Oh, and Votto says he doesn’t want to go anywhere. Plus he wields a full no-trade clause as part of the 12-year deal he signed with Cincinnati. Even if the Reds did find a taker and wanted to free up the salary and get back beaucoup prospects, they may well not be able to. That’s the problem with giving out no-trade clauses: Even if they placate the player, they steal any power from the team. And as a team that knows something about losing power, the …

10. San Francisco Giants advise strongly against it. Because sometimes it takes a homer or two to win a close game, and the Giants are not homering and unquestionably not winning games.

Maybe it’s the Curse of Dylan Hernandez, the Los Angeles Times columnist who at the All-Star Game congratulated Giants first baseman Brandon Belt on winning the NL West. Belt didn’t play along so much as sheepishly try to avoid the vortex of Hernandez, but it was futile. He’s batting .223 since the break, and his slugging percentage is down more than 150 points from his first-half mark.

Perhaps it is the home runs, in that opponents have outhomered Giants hitters by more than 25 in the second half. Or that Buster Posey’s power seems to have been sapped, too, by lingering hand injuries – which also may have contributed to the Giants’ caught-stealing rate halving, from 44 percent in first half to 22 percent since.

And, yeah, if you want to blame the bullpen, too, go for it. The Giants actually have only a minus-6 run differential despite their record, and that’s because when they win, they do it in blowouts. Among their 22 wins, there have been ones by nine, eight, seven, seven, six and six runs. San Francisco’s record in one-run games, meanwhile, is 7-15. And in two-run games, it’s 5-8. In three- and four-run games: 4-11.

Every game is close, and they’re losing almost all of the close games. So it’s no wonder the fans now have turned to Derek Law, the Giants’ best reliever all year, as the solution at closer. Never mind that Law is two games removed from a DL stint for an elbow injury, which is bad for any pitcher and really bad for one with a Tommy John scar on his elbow. He may be the best answer, but that doesn’t make him a good one.

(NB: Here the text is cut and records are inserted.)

File: flow/design.v
`timescale 1ns / 1ps
module fifo(clk,rst,data_in,data_out,rd_en,wr_en,data_full,data_empty);
input clk,rst,wr_en,rd_en;
input [7:0] data_in;
output reg [7:0] data_out;
output reg data_full,data_empty;
reg [3:0] count;
reg [3:0] rd_ptr,wr_ptr;
reg [7:0] data_mem [15:0];
integer i;
always @ (count)
begin
data_empty <= (count==4'd0);
data_full <= (count == 4'd15);
end
always @ (posedge clk)
begin
if(rst)begin
data_out <= 8'd0;
count <= 4'd0;
for (i=0;i<16;i=i+1)
begin
data_mem[i] <=0;
end
end
else if ((!data_full && wr_en) && (!data_empty && rd_en))
count <= count;
else if (!data_full && wr_en)
count <= count+1;
else if (!data_empty && rd_en)
count <= count-1;
else 
count <= count;
end
always @ (posedge clk)
begin
if (!data_full && wr_en)
data_mem[wr_ptr] <= data_in;
else
data_mem[wr_ptr] <= data_mem[wr_ptr];
end
always @ (posedge clk)
begin
if (!data_empty && rd_en)
data_out <= data_mem[rd_ptr];
else
data_out <= data_out;
end
always @ (posedge clk)
begin
if(rst)
begin
rd_ptr <= 1'b0;
wr_ptr <= 1'b0;
end
else 
begin
if(!data_full && wr_en)
wr_ptr <= wr_ptr + 1;
else
wr_ptr <= wr_ptr;
if(!data_empty && rd_en)
rd_ptr <= rd_ptr + 1;
else
rd_ptr <= rd_ptr;
end
end
endmodule
File: flow/run.sh
#!/bin/bash
# OpenROAD 26Q1-2900-gdf79404cd8, Yosys 0.63+post, stock flow scripts
make -C /OpenROAD-flow-scripts/flow DESIGN_CONFIG=/design/flow/config.mk WORK_HOME=/design/flow/orfs finish
File: flow/config.mk
export PLATFORM = sky130hd
export DESIGN_NAME = fifo
export DESIGN_NICKNAME = fifo
export VERILOG_FILES = /design/flow/design.v
export SDC_FILE = /design/flow/constraint.sdc
export NUM_CORES = 4
export LEC_CHECK = 1
export CORE_AREA = 10 10 70 70
export DIE_AREA = 0 0 80 80
File: flow/constraint.sdc
current_design fifo

set clk_period 2.5
set clk_io_pct 0.2

create_clock -name clk0 -period $clk_period [get_ports {clk}]

set non_clock_inputs [all_inputs -no_clocks]
set_input_delay [expr $clk_period * $clk_io_pct] -clock clk0 $non_clock_inputs
set_output_delay [expr $clk_period * $clk_io_pct] -clock clk0 [all_outputs]
==> flow_metrics.tcl <==
# place-and-route summary
set metrics [dict create \
    synth_area_um2 398 \
    hp-class "flip-flop to flip-flop" \
    fill_cells 393 \
    path_cells "clkdlybuf4s50_1 -> or2b_2 -> ha_1 -> a21o_1 -> a21oi_1 -> xnor2_2 -> a21o_2 -> a21oi_1" \
    ioPinCount 22 \
    reg2reg_slack_ns 0.37 \
    status "finished, final reports clean" \
    worst_path_most_repeated_cell "a21oi_1" \
    endpoint_kind "flip-flop" \
    area_leaders "dfxtp_1, buf_4, ha_1, a211oi_4, fa_1" \
    fin_util_pct 14.6 \
    antenna_cells 0 \
    critPathKind "input port to flip-flop" \
    antenna_found_initial 0 \
    ys_warn_count 17 \
    cellLeakagePower_uw 0.000199 \
    maxCapViolCount 0 \
    finalSetupTns_ns 0 \
    cp_slowest_stage_delay_ns 0.47 \
    row_count 21 \
    die_area_mm2 0.00640 \
    numPortBuffers 5 \
    cp_slowest_cell "clkdlybuf4s50_1" \
    overflow 0 \
    ys_cells 43 \
    syn_inst 43 \
    postSynthSeqShare_pct 20.1 \
    dr.pass1.iters 4 \
    top_cell_area_share_pct 20.1 \
    grt_usage_pct 2.30 \
    synthToLayoutAreaGrowth_pct 25.2 \
    clock-sinks 4 \
    min_period_ns 2.24 \
    first_iter_violations 42 \
    clock.fmax_mhz 446 \
    grt_pass1_vias 311 \
    cts_buffer_depth 2 \
    fin_cells 97 \
    via_per_inst 3.15 \
    postCtsResizedCells 0 \
    grt_pass1_wl_um 1240 \
    finalSetupViolations 0 \
    tool_warnings 33 \
    post-place-ws_ns 0.0388 \
    place_inst 94 \
    dpl.hpwl_um 642 \
    critPathLaunchType "input port" \
    cts_root_buffer "clkbuf_4" \
    ir_worst_vdd_mv 0.143 \
    fin_ws_ns 0.259 \
    clock_latency_ns 0.23 \
    ys_seq_elements 4 \
    grt_max_degree 9 \
    cts_tree "done" \
    largest_reg_flops 4 \
    drive_gt1_share_pct 19.6 \
    die_x_um 80 \
    worstPathMaxFanout 3 \
    totalPowerFinal_uw 454 \
    htreeDepth 1 \
    routed_wl_um 818 \
    clock_skew_ns 0.00408 \
    drc 0 \
    die_height_um 80 \
    drv_slew 0 \
    synth_cell_types 26 \
    gp_congestion 0.701 \
    vias 306 \
    yosysTopAreaCell "dfxtp_1" \
    cts_setup_buffers 0 \
    final_hold_viol_count 0 \
    crit_arrival_ns 2.40 \
    period_used_pct 89.7 \
    ys_area_um2 398 \
    cts_hold_buffers 0 \
    synth_area_per_cell_um2 9.25 \
    path_clk_slew_ns 0.04 \
    ant_nets 0 \
    top_register "count" \
    cts_inserted_buffers 3 \
    rsz0062_at_grt "no" \
    crit_required_ns 2.66 \
    p_per_area_mw_per_mm2 911 \
    core_area_mm2 0.00342 \
    wl_per_cell_um 8.43 \
    top_regs "count (4)" \
    fp_util_pct 11.6 \
]
## per-layer routing
layer,vias up,part of all wire [%],global-route usage (%)
met5,-,0,0
met4,0,4.6,1.41
met3,2,0.37,0.227
met2,6,51,4.25
met1,145,44,2.41
li1,153,-,-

There is no good one for the Giants, other than hoping this weekend was the nadir and the next two weeks prove more fruitful. It’s not just Kershaw-Hill-Maeda this week. The Giants get them at home, with Bumgarner-Cueto-Moore opposing them, for the last three games of the season. Little would make the Dodgers happier than not just beating the Giants but doing so in historic fashion.

This collapse, for now, at least, qualifies. It ticks all the important boxes. Huge lead blown? Check. Destroying once and for all the narrative liberties, like the Giants’ even-year mythology? Check. Depressive fan behavior. Check.

A couple wins against the Dodgers is all it takes to change their fortunes. We’re that close to the playoffs, that close to a game in the ninth inning with a one-run lead in which the manager lopes to the mound and hopes to call upon that bullpen magic of the past when he really, truly could use it. Especially if it makes those boos go away.